- Education: Harvard College (B.A.) Columbia University (M.A.,M.Phil., PhD),
- Known for: Theory of Deadly Initials, research on infant resemblance to fathers, dog-owner resemblance
- Scientific career
- Fields: Psychology
- Institutions: University of California, San Diego
- Thesis: Speech Disfluencies and the Effects of Mazes, Motives, and Metronomes

= Nicholas Christenfeld =

American psychologist

Nicholas Christenfeld is a former professor of Psychology at the University of California, San Diego until his dismissal in 2019. He first joined the department in 1991 and was a full professor from 2003 to 2019. Among other research, he has promulgated the Theory of Deadly Initials and the theory that infants resemble their fathers more closely than they do their mothers. More recently, he studied the tendency of people to choose purebred dogs which resembled them.

==Education==
- 1991 Ph.D. Columbia University. Thesis: Speech Disfluencies and the Effects of Mazes, Motives, and Metronomes.
- 1989 M.Phil. Columbia University.
- 1988 M.A. Columbia University. Thesis: Predicting Stock Market Predictions.
- 1985 B.A. Harvard College, cum laude with Highest Honors in Psychology.

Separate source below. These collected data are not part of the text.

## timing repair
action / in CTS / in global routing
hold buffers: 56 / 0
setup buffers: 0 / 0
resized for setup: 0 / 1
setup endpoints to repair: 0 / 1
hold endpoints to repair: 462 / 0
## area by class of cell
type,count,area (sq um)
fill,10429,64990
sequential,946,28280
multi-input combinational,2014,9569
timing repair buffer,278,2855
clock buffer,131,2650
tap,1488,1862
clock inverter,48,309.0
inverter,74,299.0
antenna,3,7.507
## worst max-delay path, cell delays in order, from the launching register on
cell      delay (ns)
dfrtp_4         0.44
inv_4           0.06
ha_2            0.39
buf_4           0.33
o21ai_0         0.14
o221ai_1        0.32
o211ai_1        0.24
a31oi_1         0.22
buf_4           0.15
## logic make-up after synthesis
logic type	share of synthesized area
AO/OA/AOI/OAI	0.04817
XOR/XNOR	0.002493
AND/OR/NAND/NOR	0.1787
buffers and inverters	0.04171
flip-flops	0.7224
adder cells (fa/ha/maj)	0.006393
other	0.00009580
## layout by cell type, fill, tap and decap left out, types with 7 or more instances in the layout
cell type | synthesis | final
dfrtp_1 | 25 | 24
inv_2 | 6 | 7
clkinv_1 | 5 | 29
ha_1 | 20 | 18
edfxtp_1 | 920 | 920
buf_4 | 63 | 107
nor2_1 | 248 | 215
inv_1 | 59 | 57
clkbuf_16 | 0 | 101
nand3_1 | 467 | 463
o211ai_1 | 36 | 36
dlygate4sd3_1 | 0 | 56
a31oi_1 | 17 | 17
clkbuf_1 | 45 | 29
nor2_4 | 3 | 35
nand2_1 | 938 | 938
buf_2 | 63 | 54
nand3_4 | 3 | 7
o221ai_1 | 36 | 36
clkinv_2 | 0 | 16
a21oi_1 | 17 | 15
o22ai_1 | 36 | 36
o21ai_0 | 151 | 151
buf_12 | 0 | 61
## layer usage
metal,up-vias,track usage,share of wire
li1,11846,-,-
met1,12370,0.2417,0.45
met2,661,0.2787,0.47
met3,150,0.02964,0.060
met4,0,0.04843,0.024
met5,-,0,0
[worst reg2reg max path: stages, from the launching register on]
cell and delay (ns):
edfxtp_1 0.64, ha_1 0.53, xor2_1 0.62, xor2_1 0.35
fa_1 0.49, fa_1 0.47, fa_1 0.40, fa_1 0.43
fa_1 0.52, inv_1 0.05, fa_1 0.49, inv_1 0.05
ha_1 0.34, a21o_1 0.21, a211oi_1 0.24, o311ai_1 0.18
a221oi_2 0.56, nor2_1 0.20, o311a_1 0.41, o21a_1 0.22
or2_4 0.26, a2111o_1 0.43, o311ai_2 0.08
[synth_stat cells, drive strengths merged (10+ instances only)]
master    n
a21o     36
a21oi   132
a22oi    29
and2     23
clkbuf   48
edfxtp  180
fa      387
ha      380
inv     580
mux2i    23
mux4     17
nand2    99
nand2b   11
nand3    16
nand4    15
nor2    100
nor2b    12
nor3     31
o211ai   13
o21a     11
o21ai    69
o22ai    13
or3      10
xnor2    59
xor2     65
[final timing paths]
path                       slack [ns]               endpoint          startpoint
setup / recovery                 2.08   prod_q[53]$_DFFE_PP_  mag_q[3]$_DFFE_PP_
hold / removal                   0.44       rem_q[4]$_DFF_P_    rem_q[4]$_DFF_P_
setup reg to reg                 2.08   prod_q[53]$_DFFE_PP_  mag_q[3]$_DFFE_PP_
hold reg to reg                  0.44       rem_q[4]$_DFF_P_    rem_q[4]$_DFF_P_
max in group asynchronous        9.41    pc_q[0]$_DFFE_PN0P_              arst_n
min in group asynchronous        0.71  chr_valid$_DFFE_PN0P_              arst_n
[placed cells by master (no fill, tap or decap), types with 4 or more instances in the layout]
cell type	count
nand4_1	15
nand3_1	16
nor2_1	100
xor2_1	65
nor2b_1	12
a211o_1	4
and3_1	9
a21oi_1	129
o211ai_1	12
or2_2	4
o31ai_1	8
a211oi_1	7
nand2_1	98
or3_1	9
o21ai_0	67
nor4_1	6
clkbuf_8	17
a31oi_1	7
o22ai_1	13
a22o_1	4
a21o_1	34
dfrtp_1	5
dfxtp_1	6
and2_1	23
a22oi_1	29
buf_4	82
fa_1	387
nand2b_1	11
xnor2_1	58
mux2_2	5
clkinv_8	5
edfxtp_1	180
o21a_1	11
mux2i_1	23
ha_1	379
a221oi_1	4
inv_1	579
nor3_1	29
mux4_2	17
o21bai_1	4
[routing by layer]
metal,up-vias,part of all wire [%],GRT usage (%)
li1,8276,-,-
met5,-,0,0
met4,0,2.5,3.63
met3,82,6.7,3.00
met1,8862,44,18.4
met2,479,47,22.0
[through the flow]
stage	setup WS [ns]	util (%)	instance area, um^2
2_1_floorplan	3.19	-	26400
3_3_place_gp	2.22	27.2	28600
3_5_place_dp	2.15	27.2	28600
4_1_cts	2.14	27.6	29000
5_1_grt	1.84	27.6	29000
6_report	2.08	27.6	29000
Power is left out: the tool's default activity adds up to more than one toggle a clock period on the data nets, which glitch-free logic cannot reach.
===== src/hdl/rc_packet_to_sbus_frame_macros.svh =====
// ============================================================================
// rc_packet_to_sbus_frame_macros.svh
// Assertion macros used by the SBUS frame serializer module rcsb_frame_tx.
// ============================================================================
`ifndef RC_PACKET_TO_SBUS_FRAME_MACROS_SVH
`define RC_PACKET_TO_SBUS_FRAME_MACROS_SVH

// Same-cycle implication, disabled while reset is asserted
`define RCSB_ASSERT_NOW(label, clk, rst_n, ante, cons, msg) \
    label: assert property (@(posedge clk) disable iff (!rst_n) (ante) |-> (cons)) \
        else $error(msg);

// Next-cycle implication, disabled while reset is asserted
`define RCSB_ASSERT_NEXT(label, clk, rst_n, ante, cons, msg) \
    label: assert property (@(posedge clk) disable iff (!rst_n) (ante) |=> (cons)) \
        else $error(msg);

`endif


===== src/hdl/rcsb_pkg.sv =====
// ============================================================================
// rcsb_pkg
// Types, constants and the channel packing function of the SBUS encoder.
// ============================================================================
package rcsb_pkg;

    // Frame geometry
    localparam int SBUS_FRAME_BYTES = 25;
    localparam int FRAME_IDX_W      = $clog2(SBUS_FRAME_BYTES);
    localparam int CHAN_BYTES       = 12;
    localparam int BODY_BYTES       = 11;

    // Packet positions
    localparam logic [4:0] POS_LEN       = 5'd0;
    localparam logic [4:0] POS_ID_FIRST  = 5'd1;
    localparam logic [4:0] POS_ID_SECOND = 5'd2;
    localparam logic [4:0] POS_CH_FIRST  = 5'd6;
    localparam logic [4:0] POS_END       = 5'd19;

    // Packet and frame constants
    localparam logic [7:0]  LEN_MARK   = 8'h11;
    localparam logic [7:0]  SYNC_BYTE  = 8'h0F;
    localparam logic [7:0]  LOST_FLAG  = 8'h04;
    localparam logic [15:0] CH_OFFSET  = 16'd1260;

    // Frame byte indexes with fixed content
    localparam logic [FRAME_IDX_W-1:0] IDX_SYNC  = FRAME_IDX_W'(0);
    localparam logic [FRAME_IDX_W-1:0] IDX_FLAGS = FRAME_IDX_W'(23);
    localparam logic [FRAME_IDX_W-1:0] IDX_LAST  = FRAME_IDX_W'(SBUS_FRAME_BYTES - 1);

    // Configuration register indexes
    localparam int CFG_IDX_W = 1;
    localparam logic [CFG_IDX_W-1:0] REG_TX_ID_FIRST  = 1'b0;
    localparam logic [CFG_IDX_W-1:0] REG_TX_ID_SECOND = 1'b1;

    typedef logic [CHAN_BYTES-1:0][7:0] chan_bytes_t;
    typedef logic [BODY_BYTES-1:0][7:0] frame_body_t;

    // Frame request from the decoder to the transmitter
    typedef struct packed {
        logic        valid;
        logic        lost;
        chan_bytes_t chan;
    } frame_req_t;

    // One channel: 12-bit raw value minus offset, 16-bit wrap
    function automatic logic [15:0] chan_value(input logic [7:0] lo_byte,
                                               input logic [3:0] nib);
        return {4'b0000, nib, lo_byte} - CH_OFFSET;
    endfunction

    // Unpack eight channels and pack them into frame bytes 1..11
    function automatic frame_body_t pack_channels(input chan_bytes_t cb);
        logic [15:0] c [8];
        logic [15:0] t [BODY_BYTES];
        frame_body_t body;
        c[0] = chan_value(cb[0], cb[4][3:0]);
        c[1] = chan_value(cb[1], cb[4][7:4]);
        c[2] = chan_value(cb[2], cb[5][3:0]);
        c[3] = chan_value(cb[3], cb[5][7:4]);
        c[4] = chan_value(cb[6], cb[10][3:0]);
        c[5] = chan_value(cb[7], cb[10][7:4]);
        c[6] = chan_value(cb[8], cb[11][3:0]);
        c[7] = chan_value(cb[9], cb[11][7:4]);
        t[0]  = c[0];
        t[1]  = (c[1] << 3) | (c[0] >> 8);
        t[2]  = (c[1] >> 5) | (c[2] << 6);
        t[3]  = c[2] >> 2;
        t[4]  = (c[2] >> 10) | (c[3] << 1);
        t[5]  = (c[3] >> 7) | (c[4] << 4);
        t[6]  = (c[4] >> 4) | (c[5] << 7);
        t[7]  = c[5] >> 1;
        t[8]  = (c[5] >> 9) | (c[6] << 2);
        t[9]  = (c[6] >> 6) | (c[7] << 5);
        t[10] = c[7] >> 3;
        for (int i = 0; i < BODY_BYTES; i++)
        begin
            body[i] = t[i][7:0];
        end
        return body;
    endfunction

endpackage
`src/hdl/rrcg_pkg.sv`:
```
// Shared types, constants and helpers for the radial raised-cosine gain block.
package rrcg_pkg;

  localparam int MAX_SIDE  = 512;
  localparam int HALF_SIDE = MAX_SIDE / 2;
  localparam int ADDR_W    = $clog2(HALF_SIDE);
  localparam int CNT_W     = $clog2(MAX_SIDE);
  localparam int SIDE_W    = CNT_W + 1;
  localparam int LOG_MAX   = $clog2(MAX_SIDE);
  localparam int NUM_TERMS = 11;

  localparam logic [1:0] REG_GAIN_LOW  = 2'd0;
  localparam logic [1:0] REG_GAIN_HIGH = 2'd1;
  localparam logic [1:0] REG_CUTOFF    = 2'd2;
  localparam logic [1:0] REG_SIZE_LOG2 = 2'd3;

  typedef enum logic {
    ALU_MUL,
    ALU_DIV
  } alu_op_t;

  typedef struct packed {
    logic        start;
    logic        abort;
    alu_op_t     op;
    logic [63:0] opa;
    logic [31:0] opb;
  } alu_cmd_t;

  typedef struct packed {
    logic busy;
    logic done;
  } alu_stat_t;

  // Taylor term divisor (2k-1)(2k)
  function automatic logic [15:0] term_div(input logic [3:0] k);
    logic [15:0] d;
    case (k)
      4'd1:    d = 16'd2;
      4'd2:    d = 16'd12;
      4'd3:    d = 16'd30;
      4'd4:    d = 16'd56;
      4'd5:    d = 16'd90;
      4'd6:    d = 16'd132;
      4'd7:    d = 16'd182;
      4'd8:    d = 16'd240;
      4'd9:    d = 16'd306;
      4'd10:   d = 16'd380;
      4'd11:   d = 16'd462;
      default: d = 16'd1;
    endcase
    return d;
  endfunction

endpackage

```
`src/hdl/rrcg_alu.sv`:
```
// Shared bit-serial unit: 32x32 shift-add multiply and 64/16 restoring divide.
module rrcg_alu
  import rrcg_pkg::*;
(
  input  logic        clk,
  input  logic        rst_n,
  input  alu_cmd_t    cmd,
  output alu_stat_t   stat,
  output logic [63:0] result
);

  logic [63:0] acc_r, acc_nxt;
  logic [31:0] opb_r, opb_nxt;
  logic [15:0] rem_r, rem_nxt;
  logic [5:0]  cnt_r, cnt_nxt;
  logic        busy_r, busy_nxt;
  logic        done_r, done_nxt;
  alu_op_t     op_r, op_nxt;

  logic [32:0] msum;
  logic [16:0] rem2;
  logic        ge;

  always_comb begin
    msum = {1'b0, acc_r[63:32]} + (acc_r[0] ? {1'b0, opb_r} : 33'd0);
    rem2 = {rem_r, acc_r[63]};
    ge   = rem2 >= {1'b0, opb_r[15:0]};

    acc_nxt  = acc_r;
    opb_nxt  = opb_r;
    rem_nxt  = rem_r;
    cnt_nxt  = cnt_r;
    busy_nxt = busy_r;
    done_nxt = 1'b0;
    op_nxt   = op_r;

    if (cmd.abort) begin
      busy_nxt = 1'b0;
    end else if (cmd.start) begin
      op_nxt   = cmd.op;
      opb_nxt  = cmd.opb;
      rem_nxt  = '0;
      busy_nxt = 1'b1;
      if (cmd.op == ALU_MUL) begin
        acc_nxt = {32'd0, cmd.opa[31:0]};
        cnt_nxt = 6'd31;
      end else begin
        acc_nxt = cmd.opa;
        cnt_nxt = 6'd63;
      end
    end else if (busy_r) begin
      if (op_r == ALU_MUL) begin
        acc_nxt = {msum, acc_r[31:1]};
      end else begin
        rem_nxt = ge ? 16'(rem2 - {1'b0, opb_r[15:0]}) : rem2[15:0];
        acc_nxt = {acc_r[62:0], ge};
      end
      cnt_nxt = cnt_r - 6'd1;
      if (cnt_r == 6'd0) begin
        busy_nxt = 1'b0;
        done_nxt = 1'b1;
      end
    end
  end

  always_ff @(posedge clk) begin
    acc_r <= acc_nxt;
    opb_r <= opb_nxt;
    rem_r <= rem_nxt;
    cnt_r <= cnt_nxt;
    op_r  <= op_nxt;
    if (!rst_n) begin
      busy_r <= 1'b0;
      done_r <= 1'b0;
    end else begin
      busy_r <= busy_nxt;
      done_r <= done_nxt;
    end
  end

  assign stat   = '{busy: busy_r, done: done_r};
  assign result = acc_r;

endmodule

```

==Title IX Investigations and Dismissal==
Christenfeld was dismissed from his tenured professorship and denied emeritus status after a year-long investigation found he had violated Title IX by accidentally emailing a female student pornography in 2018. He had previously been the subject of five separate complaints, including allegations of sexual misconduct on university property and undisclosed romantic relationships with students. However, the university determined none of the prior complaints warranted significant disciplinary action.